For attention she would misbehave or just take it upon herself to get what she needed. Although I would consider her a master of communication, subtly and exact meaning, more often than not, were completely lost. It is not so much frustrating as sad for me because I long for her to always be understood, and I, of course, long for her to know exactly what I am intending to share with her Whether it be a school lesson, a set of directions (especially ones meant to keep her safe), or just how much I lover her. Even the most skilled interpreters may fail to translate the precise message intended by either speaker. Which I witnessed for myself, when my very imperfect ASL was translated (more specifically voiced) during a signed skit I was participating in. A few times, I would hear the interpreter assign the wrong words to my signed conversation; unable to halt the skit and correct what had already been said was frustrating but incredibly eye-opening. That performance experience definitely helped me understand the expression, "lost in translation".
Faith Communicated Clearly
What fascinated me was the comparison of such a phenomenon of communication break-down to sharing, witnessing or teaching our faith to others. Catholicism has a language of it's very own -- when we throw out words, concepts and ideas such as: Sacraments, consubstantiation, novenas, indulgences, rosary, liturgy, grace, and scapular - just to name a few. Although born into a Catholic faith; even as an adult I was ill-prepared to practice my faith. The saddest part for me came in realizing I didn't even know, what I didn't know - and was missing out on - in my own faith! In the misinterpretation or lack of communication of the Church's teachings and beliefs, many drift away completely unaware that what they have left - never have been taught the true Catholic faith.

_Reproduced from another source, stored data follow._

<file path="/design/flow/config.mk">
export PLATFORM = sky130hd
export DESIGN_NAME = forwarding_unit
export DESIGN_NICKNAME = forwarding_unit
export VERILOG_FILES = /design/flow/design.v
export SDC_FILE = /design/flow/constraint.sdc
export NUM_CORES = 4
export LEC_CHECK = 1
export CORE_AREA = 10 10 70 70
export DIE_AREA = 0 0 80 80
export SYNTH_HDL_FRONTEND = slang
</file>
<file path="/design/flow/design.v">
module forwarding_unit(
    input [4:0] id_ex_rs1, id_ex_rs2,
    input [4:0] ex_mem_rd, mem_wb_rd,
    input ex_mem_reg_write, mem_wb_reg_write,
    output reg forward_a, forward_b
);
    always @(*) begin
        forward_a = 0;
        forward_b = 0;
        if (ex_mem_reg_write && ex_mem_rd != 0 && ex_mem_rd == id_ex_rs1)
            forward_a = 1;
        if (mem_wb_reg_write && mem_wb_rd != 0 && mem_wb_rd == id_ex_rs2)
            forward_b = 1;
    end
endmodule
</file>
<file path="/design/flow/constraint.sdc">
current_design forwarding_unit

set clk_period 2.4
set clk_io_pct 0.2

create_clock -name clk0 -period $clk_period

set non_clock_inputs [all_inputs -no_clocks]
set_input_delay [expr $clk_period * $clk_io_pct] -clock clk0 $non_clock_inputs
set_output_delay [expr $clk_period * $clk_io_pct] -clock clk0 [all_outputs]
</file>
<file path="/design/flow/run.sh">
#!/bin/bash
# OpenROAD 26Q1-2900-gdf79404cd8, Yosys 0.63+post, stock flow scripts
make -C /OpenROAD-flow-scripts/flow DESIGN_CONFIG=/design/flow/config.mk WORK_HOME=/design/flow/orfs finish
</file>
==> impl_metrics.sql <==
-- generated from flow reports
INSERT INTO impl_metrics (metric_group, metric, value, unit) VALUES
('final_layout', 'final.fill_count', '404', ''),
('timing', 'hold-worst-slack', '1.728', 'ns'),
('logic_synthesis', 'synthesis.yosys.warnings', '0', ''),
('logic_synthesis', 'yosys_area', '146.4', 'µm²'),
('floorplanning', 'dieHeight', '80', 'µm'),
('timing', 'final_hold_viol_count', '0', ''),
('final_layout', 'finalNonFillerCells', '92', ''),
('critical_path', 'cp_num_buf_inv', '2', ''),
('placement', 'gp_routability_congestion', '0.6647', ''),
('critical_path', 'slowest_delay', '0.46', 'ns'),
('routing', 'antenna_left', '0', ''),
('timing', 'period_minus_slack', '2.336', 'ns'),
('logic_synthesis', 'synthesis.area', '146.4', 'µm²'),
('routing', 'detail_route.antenna_diodes', '0', ''),
('grt', 'grt_pass1_vias', '267', ''),
('critical_path', 'worst-endpoint-arrival', '1.86', 'ns'),
('logic_synthesis', 'yosysSeqAreaShare', '0', '%'),
('timing', 'worst_slew_margin_rel', '85.65', '%'),
('placement', 'place.detailed.instances', '92', ''),
('logic_synthesis', 'ys_types', '11', ''),
('worst_hold_path', 'hold_path_class', 'in -> out', ''),
('floorplanning', 'die_w', '80', 'µm'),
('logic_synthesis', 'synth_stat.cells', '20', ''),
('timing', 'finalClockPeriodUsage', '97.33', '%'),
('floorplanning', 'number_of_placed_i_o_pins', '24', ''),
('final_layout', 'design.seq.count', '0', ''),
('critical_path', 'path_cells', 'clkdlybuf4s50_1, or2_1, o21ai_1, and4_1, clkdlybuf4s50_1', ''),
('outcome', 'outcome', 'completed', ''),
('critical_path', 'critical_path.most_common_cell', 'clkdlybuf4s50_1', ''),
('floorplanning', 'fp.dieArea', '0.006400', 'mm²'),
('power', 'leakage_component_of_the_power', '0.2502', 'nW'),
('critical_path', 'worstPathRequired', '1.92', 'ns'),
('critical_path', 'maximum_net_fanout_on_the_critical_path', '2', ''),
('power', 'max-vdd-ir-drop', '0.03878', 'mV'),
('routing', 'total_wire_length_after_detailed_routing', '786', 'µm'),
('critical_path', 'slowest_stage', 'clkdlybuf4s50_1', ''),
('floorplanning', 'initCoreUtil', '4.286', '%'),
('clocking', 'postCtsSetupRepairBufs', '0', ''),
('final_layout', 'n_clock_buffer', '0', ''),
('critical_path', 'endpoint_kind', 'output port', ''),
('routing', 'route.detailed.drc', '0', ''),
('routing', 'post_drt_wl_per_cell', '8.543', 'µm'),
('grt', 'antenna_found_initial', '0', ''),
('routing', 'detail_route.vias_per_cell', '2.641', ''),
('floorplanning', 'rows', '21', ''),
('placement', 'final_hpwl_from_detailed_placement', '699.4', 'µm'),
('final_layout', 'ff_latch_area', '0', 'µm²'),
('final_layout', 'area_growth', '235.9', '%'),
('floorplanning', 'design.core.area', '0.003416', 'mm²'),
('routing', 'drt_pass1_iterations', '2', ''),
('placement', 'port_buffers', '24', ''),
('final_layout', 'post_route_cells_drive_above_1_share', '10.87', '%'),
('timing', 'worst_slack', '0.06416', 'ns'),
('critical_path', 'path_delay_family', 'buffers and inverters', ''),
('grt', 'grt_first_pass_wirelength', '1131', 'µm'),
('timing', 'max_freq', '0.4281', 'GHz'),
('grt', 'leftover_overflow_at_the_end_of_global_routing', '0', ''),
('logic_synthesis', 'synthCells', '20', ''),
('routing', 'route.vias.total', '243', ''),
('logic_synthesis', 'avgSynthCellArea', '7.320', 'µm²'),
('critical_path', 'worst-setup-path-type', 'in -> out', ''),
('power', 'total_power', '58.13', 'µW'),
('timing', 'worstMarginPinSlew', '0.2134', 'ns'),
('job', 'warnings', '32', ''),
('timing', 'timing.final.max_slew_violations', '0', ''),
('grt', 'grt_max_degree', '3', ''),
('critical_path', 'startpoint_type', 'input port', ''),
('timing', 'setup_viol', '0', ''),
('grt', 'global_route.usage.total', '2.101', '%'),
('job', 'maxCapViolations', '0', ''),
('placement', 'preCtsSetupSlack', '-0.1000', 'ns'),
('routing', 'initialDrtViolationCount', '5', ''),
('power', 'power-per-cell-area', '118.2', 'mW/mm²');
[cells by family after synthesis]
family | Yosys count | synth area share, %
AND/OR/NAND/NOR | 10 | 45.31
XOR/XNOR | 8 | 47.87
AND-OR/OR-AND | 2 | 6.831
[worst paths after layout]
check / start / endpoint / slack [ns] / cells after the start
min: id_ex_rs2[4] / forward_b / 1.73 / 5
max: mem_wb_rd[4] / forward_b / 0.06 / 5
[routing by layer]
layer	share of wire [%]	global-route usage (%)
met5	0	0
met1	41	2.505
met4	0	0
met2	49	3.612
met3	10	0.9091
[placed cells by master (no fill, tap or decap), drive strengths merged]
cell type      instances
dlygate4sd2            3
nor4                   2
or2                    2
and4                   2
buf                    2
o21ai                  2
nand2                  2
nor3                   2
xnor2                  2
dlymetal6s2s          10
clkdlybuf4s50         11
xor2                   6
[synth_stat cells]
cell | count | share of area (%)
nor4_2 | 1 | 8.5
o21ai_1 | 1 | 3.4
xnor2_1 | 2 | 12
and4_1 | 2 | 12
xor2_1 | 6 | 36
nor4_1 | 1 | 4.3
or2_1 | 1 | 4.3
or2_0 | 1 | 4.3
nand2_1 | 2 | 5.1
o21ai_0 | 1 | 3.4
nor3_1 | 2 | 6.8
[area by class of cell]
cell class                      count  area (µm²)  area share [%]
Tap cell                           46       57.56           11.70
Multi-Input combinational cell     20       157.7           32.06
Timing Repair Buffer               26       276.5           56.23
[report_power, final]
group	switching (mW)	internal, mW
Sequential	0	0
Combinational	0.0182	0.0399
Clock	0	0
Total	0.0182	0.0399
[repair_timing]
item / 4_1_cts / 5_1_grt
hold buffers: 0 / 0
gates resized: 5 / 11
pin swaps: 2 / 8
setup endpoints to repair: 2 / 2
[per-stage QoR]
stage               instance area [µm²]  util, %    TNS, ns
CTS                               466.7    13.66          0
detailed placement                459.2    13.44    -0.1058
global route                      491.7    14.40  -0.006882
finish                            491.7    14.40          0
floorplan                         146.4        -          0
global placement                  459.2    13.44   -0.08627
Power is estimated from default activity; no workload was simulated.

Some of What I Wish I Had Known
I am a cradle Catholic, which means I have grown up Catholic - its what I relate to culturally and spiritually. However, for 30+ years of being a Catholic,I had many wrong ideas of the faith I claimed as my own. I sometimes laugh at the lack of knowledge I possessed. One of the more comical errors included not knowing the readings proclaimed during the Mass were Scripture (aka from the Bible) - I'm not exactly sure where I thought they came from - perhaps at some time I made an assumption that the Popes wrote all these great stories to teach us from? I also used to say that there was no Hell, that this experience on earth was really our hell and I was pretty sure we all went to Heaven. How dangerous for my soul. I had no concept how Jesus' work on the cross redeems, opening the gates to Heaven; but I still have free will that can put my salvation at risk.
The beauty is God is always working within us in every aspect of our lives to make us the best versions of ourselves. After (now 7) years of using American Sign Language to communicate; my ASL skills have improved immensely. While I still struggled to understand the language when presented to me, it has improved in leaps and bounds. The more I learned of the structure of the language, saw it used, and practiced these new skills with native users of the language, the better I am getting.
This lesson can so easily be transferred to growing in the knowledge, use and practice of our faith. The more time we spend learning of the structure of the Catholic Faith - so carefully constructed by the early Church, and still to this day prayerfully guided. When we witness it used - through participating in the Mass, Catholic events and every day life, and most importantly step out of ourselves to no longer be observers but active participants -- making our mistakes, but yet working daily to acquire a better grasp on the faith. At the core is communication - there will be misunderstanding, but without an effort to communicate at all, there will never be an improvement.